● PROBLEM REQUIREMENTS
Repeat exactly, and only, the lines below starting at the line that contains "reg [4:0] sed;" and ending at the line that contains "wire [3:0] so = score[3:0];", inclusive of both.
= = = =
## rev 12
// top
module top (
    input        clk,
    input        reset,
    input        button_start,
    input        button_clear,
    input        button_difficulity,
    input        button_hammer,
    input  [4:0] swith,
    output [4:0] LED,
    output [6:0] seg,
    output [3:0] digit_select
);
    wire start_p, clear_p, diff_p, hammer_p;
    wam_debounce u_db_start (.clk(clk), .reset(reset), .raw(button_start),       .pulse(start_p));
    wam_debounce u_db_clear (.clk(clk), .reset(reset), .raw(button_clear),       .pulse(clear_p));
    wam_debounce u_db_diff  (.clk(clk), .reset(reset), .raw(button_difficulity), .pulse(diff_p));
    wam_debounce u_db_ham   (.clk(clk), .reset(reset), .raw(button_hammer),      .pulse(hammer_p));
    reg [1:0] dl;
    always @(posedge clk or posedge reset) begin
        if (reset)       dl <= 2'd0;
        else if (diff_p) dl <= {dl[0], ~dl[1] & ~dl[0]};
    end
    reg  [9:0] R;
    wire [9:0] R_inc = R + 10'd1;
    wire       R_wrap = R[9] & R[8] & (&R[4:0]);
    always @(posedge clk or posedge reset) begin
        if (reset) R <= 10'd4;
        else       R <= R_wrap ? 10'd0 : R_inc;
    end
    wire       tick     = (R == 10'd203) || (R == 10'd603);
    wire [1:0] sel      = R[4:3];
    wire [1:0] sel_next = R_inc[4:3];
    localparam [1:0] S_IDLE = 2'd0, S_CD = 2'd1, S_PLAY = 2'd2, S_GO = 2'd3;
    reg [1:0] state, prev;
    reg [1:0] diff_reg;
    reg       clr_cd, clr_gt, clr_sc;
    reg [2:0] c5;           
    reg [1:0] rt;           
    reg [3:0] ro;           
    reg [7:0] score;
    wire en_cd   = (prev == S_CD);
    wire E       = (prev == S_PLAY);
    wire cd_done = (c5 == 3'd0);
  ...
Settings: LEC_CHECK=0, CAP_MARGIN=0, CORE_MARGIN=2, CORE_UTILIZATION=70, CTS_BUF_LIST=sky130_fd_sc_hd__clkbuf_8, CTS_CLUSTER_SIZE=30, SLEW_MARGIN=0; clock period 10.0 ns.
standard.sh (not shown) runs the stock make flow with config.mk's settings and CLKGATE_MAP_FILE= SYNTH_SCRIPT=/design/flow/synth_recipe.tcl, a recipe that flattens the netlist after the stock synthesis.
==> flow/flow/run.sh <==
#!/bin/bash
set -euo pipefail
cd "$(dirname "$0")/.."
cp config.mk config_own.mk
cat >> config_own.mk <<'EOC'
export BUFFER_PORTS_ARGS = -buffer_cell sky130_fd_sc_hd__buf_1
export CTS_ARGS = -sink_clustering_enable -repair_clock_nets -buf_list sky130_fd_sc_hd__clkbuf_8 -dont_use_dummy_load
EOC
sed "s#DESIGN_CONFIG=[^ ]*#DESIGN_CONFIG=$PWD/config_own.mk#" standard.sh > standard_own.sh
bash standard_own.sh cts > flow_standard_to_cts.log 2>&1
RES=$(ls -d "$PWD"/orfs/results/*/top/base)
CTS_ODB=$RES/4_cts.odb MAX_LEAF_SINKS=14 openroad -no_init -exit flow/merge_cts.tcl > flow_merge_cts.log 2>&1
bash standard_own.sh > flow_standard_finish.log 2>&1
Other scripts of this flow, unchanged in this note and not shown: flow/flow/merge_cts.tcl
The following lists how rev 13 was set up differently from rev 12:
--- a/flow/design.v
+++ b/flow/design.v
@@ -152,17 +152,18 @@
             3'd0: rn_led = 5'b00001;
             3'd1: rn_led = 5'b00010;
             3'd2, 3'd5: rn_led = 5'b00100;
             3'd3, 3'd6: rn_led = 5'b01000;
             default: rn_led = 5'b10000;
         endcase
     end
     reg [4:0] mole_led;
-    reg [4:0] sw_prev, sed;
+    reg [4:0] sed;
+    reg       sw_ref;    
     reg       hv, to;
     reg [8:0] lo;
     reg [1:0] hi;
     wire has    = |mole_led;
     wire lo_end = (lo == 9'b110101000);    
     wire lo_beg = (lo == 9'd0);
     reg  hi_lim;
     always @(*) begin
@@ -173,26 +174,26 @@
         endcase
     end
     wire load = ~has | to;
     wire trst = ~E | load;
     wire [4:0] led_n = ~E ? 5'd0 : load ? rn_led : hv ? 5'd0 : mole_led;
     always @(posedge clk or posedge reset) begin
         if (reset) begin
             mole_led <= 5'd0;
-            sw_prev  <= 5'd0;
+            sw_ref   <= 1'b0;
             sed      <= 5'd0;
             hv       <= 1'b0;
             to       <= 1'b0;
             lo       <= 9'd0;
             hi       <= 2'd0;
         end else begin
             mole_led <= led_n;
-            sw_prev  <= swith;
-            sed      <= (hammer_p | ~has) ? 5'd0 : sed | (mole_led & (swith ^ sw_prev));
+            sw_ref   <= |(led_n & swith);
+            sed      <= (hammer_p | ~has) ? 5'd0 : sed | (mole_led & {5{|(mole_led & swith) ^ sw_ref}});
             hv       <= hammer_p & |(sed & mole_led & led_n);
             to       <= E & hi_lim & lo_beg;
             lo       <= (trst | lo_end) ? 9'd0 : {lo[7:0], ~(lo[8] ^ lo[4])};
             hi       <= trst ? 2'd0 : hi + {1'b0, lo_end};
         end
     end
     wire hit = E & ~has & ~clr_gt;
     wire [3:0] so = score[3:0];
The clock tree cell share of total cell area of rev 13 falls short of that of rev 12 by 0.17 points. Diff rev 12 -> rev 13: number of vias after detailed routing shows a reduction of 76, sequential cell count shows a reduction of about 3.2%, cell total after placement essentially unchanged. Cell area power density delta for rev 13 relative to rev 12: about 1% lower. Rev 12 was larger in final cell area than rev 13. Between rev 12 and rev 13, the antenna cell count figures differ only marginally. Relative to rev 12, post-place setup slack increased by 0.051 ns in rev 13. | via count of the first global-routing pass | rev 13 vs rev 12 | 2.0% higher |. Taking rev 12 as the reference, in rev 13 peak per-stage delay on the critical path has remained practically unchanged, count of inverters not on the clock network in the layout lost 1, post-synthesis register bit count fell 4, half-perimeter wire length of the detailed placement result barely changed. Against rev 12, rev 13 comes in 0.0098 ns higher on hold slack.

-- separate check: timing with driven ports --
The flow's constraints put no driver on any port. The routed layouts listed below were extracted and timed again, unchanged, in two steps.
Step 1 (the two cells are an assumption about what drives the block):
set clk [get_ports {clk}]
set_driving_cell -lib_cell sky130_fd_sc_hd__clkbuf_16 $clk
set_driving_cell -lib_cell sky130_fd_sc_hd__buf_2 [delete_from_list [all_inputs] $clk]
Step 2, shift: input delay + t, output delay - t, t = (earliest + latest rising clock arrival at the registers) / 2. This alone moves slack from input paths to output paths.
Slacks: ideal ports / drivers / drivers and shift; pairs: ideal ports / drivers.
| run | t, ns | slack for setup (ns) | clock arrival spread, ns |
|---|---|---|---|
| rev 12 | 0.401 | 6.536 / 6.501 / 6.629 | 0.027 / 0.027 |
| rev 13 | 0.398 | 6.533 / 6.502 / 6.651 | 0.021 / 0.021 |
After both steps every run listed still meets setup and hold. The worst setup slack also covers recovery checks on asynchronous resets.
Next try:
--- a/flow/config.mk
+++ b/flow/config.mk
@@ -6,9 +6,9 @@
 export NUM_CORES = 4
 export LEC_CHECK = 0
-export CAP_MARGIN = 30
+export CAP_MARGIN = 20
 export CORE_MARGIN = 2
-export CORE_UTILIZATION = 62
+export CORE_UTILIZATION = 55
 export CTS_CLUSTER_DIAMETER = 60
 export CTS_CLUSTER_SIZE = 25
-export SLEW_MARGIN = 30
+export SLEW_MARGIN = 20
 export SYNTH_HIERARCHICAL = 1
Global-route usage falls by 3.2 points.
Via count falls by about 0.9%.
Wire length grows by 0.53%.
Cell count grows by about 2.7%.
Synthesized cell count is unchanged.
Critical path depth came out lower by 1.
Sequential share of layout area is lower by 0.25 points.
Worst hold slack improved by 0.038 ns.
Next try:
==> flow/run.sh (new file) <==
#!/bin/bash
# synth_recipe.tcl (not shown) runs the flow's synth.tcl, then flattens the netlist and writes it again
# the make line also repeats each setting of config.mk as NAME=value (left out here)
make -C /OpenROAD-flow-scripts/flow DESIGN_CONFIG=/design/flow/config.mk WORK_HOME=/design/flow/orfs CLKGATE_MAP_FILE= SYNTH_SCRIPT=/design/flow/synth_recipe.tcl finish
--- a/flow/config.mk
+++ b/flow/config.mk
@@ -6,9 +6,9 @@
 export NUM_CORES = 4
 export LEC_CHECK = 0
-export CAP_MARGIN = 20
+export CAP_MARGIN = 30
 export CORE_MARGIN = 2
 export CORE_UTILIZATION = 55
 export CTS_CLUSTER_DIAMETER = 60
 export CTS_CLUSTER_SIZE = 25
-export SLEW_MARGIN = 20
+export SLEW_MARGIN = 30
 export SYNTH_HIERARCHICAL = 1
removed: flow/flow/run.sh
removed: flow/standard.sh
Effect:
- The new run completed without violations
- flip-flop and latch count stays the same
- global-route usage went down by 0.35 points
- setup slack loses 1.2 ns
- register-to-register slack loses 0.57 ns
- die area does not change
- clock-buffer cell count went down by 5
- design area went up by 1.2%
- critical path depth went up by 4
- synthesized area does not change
= = = =
● EXERCISE ANSWER
+    reg [4:0] sed;
+    reg       sw_ref;    
     reg       hv, to;
     reg [8:0] lo;
     reg [1:0] hi;
     wire has    = |mole_led;
     wire lo_end = (lo == 9'b110101000);    
     wire lo_beg = (lo == 9'd0);
     reg  hi_lim;
     always @(*) begin
@@ -173,26 +174,26 @@
         endcase
     end
     wire load = ~has | to;
     wire trst = ~E | load;
     wire [4:0] led_n = ~E ? 5'd0 : load ? rn_led : hv ? 5'd0 : mole_led;
     always @(posedge clk or posedge reset) begin
         if (reset) begin
             mole_led <= 5'd0;
-            sw_prev  <= 5'd0;
+            sw_ref   <= 1'b0;
             sed      <= 5'd0;
             hv       <= 1'b0;
             to       <= 1'b0;
             lo       <= 9'd0;
             hi       <= 2'd0;
         end else begin
             mole_led <= led_n;
-            sw_prev  <= swith;
-            sed      <= (hammer_p | ~has) ? 5'd0 : sed | (mole_led & (swith ^ sw_prev));
+            sw_ref   <= |(led_n & swith);
+            sed      <= (hammer_p | ~has) ? 5'd0 : sed | (mole_led & {5{|(mole_led & swith) ^ sw_ref}});
             hv       <= hammer_p & |(sed & mole_led & led_n);
             to       <= E & hi_lim & lo_beg;
             lo       <= (trst | lo_end) ? 9'd0 : {lo[7:0], ~(lo[8] ^ lo[4])};
             hi       <= trst ? 2'd0 : hi + {1'b0, lo_end};
         end
     end
     wire hit = E & ~has & ~clr_gt;
     wire [3:0] so = score[3:0];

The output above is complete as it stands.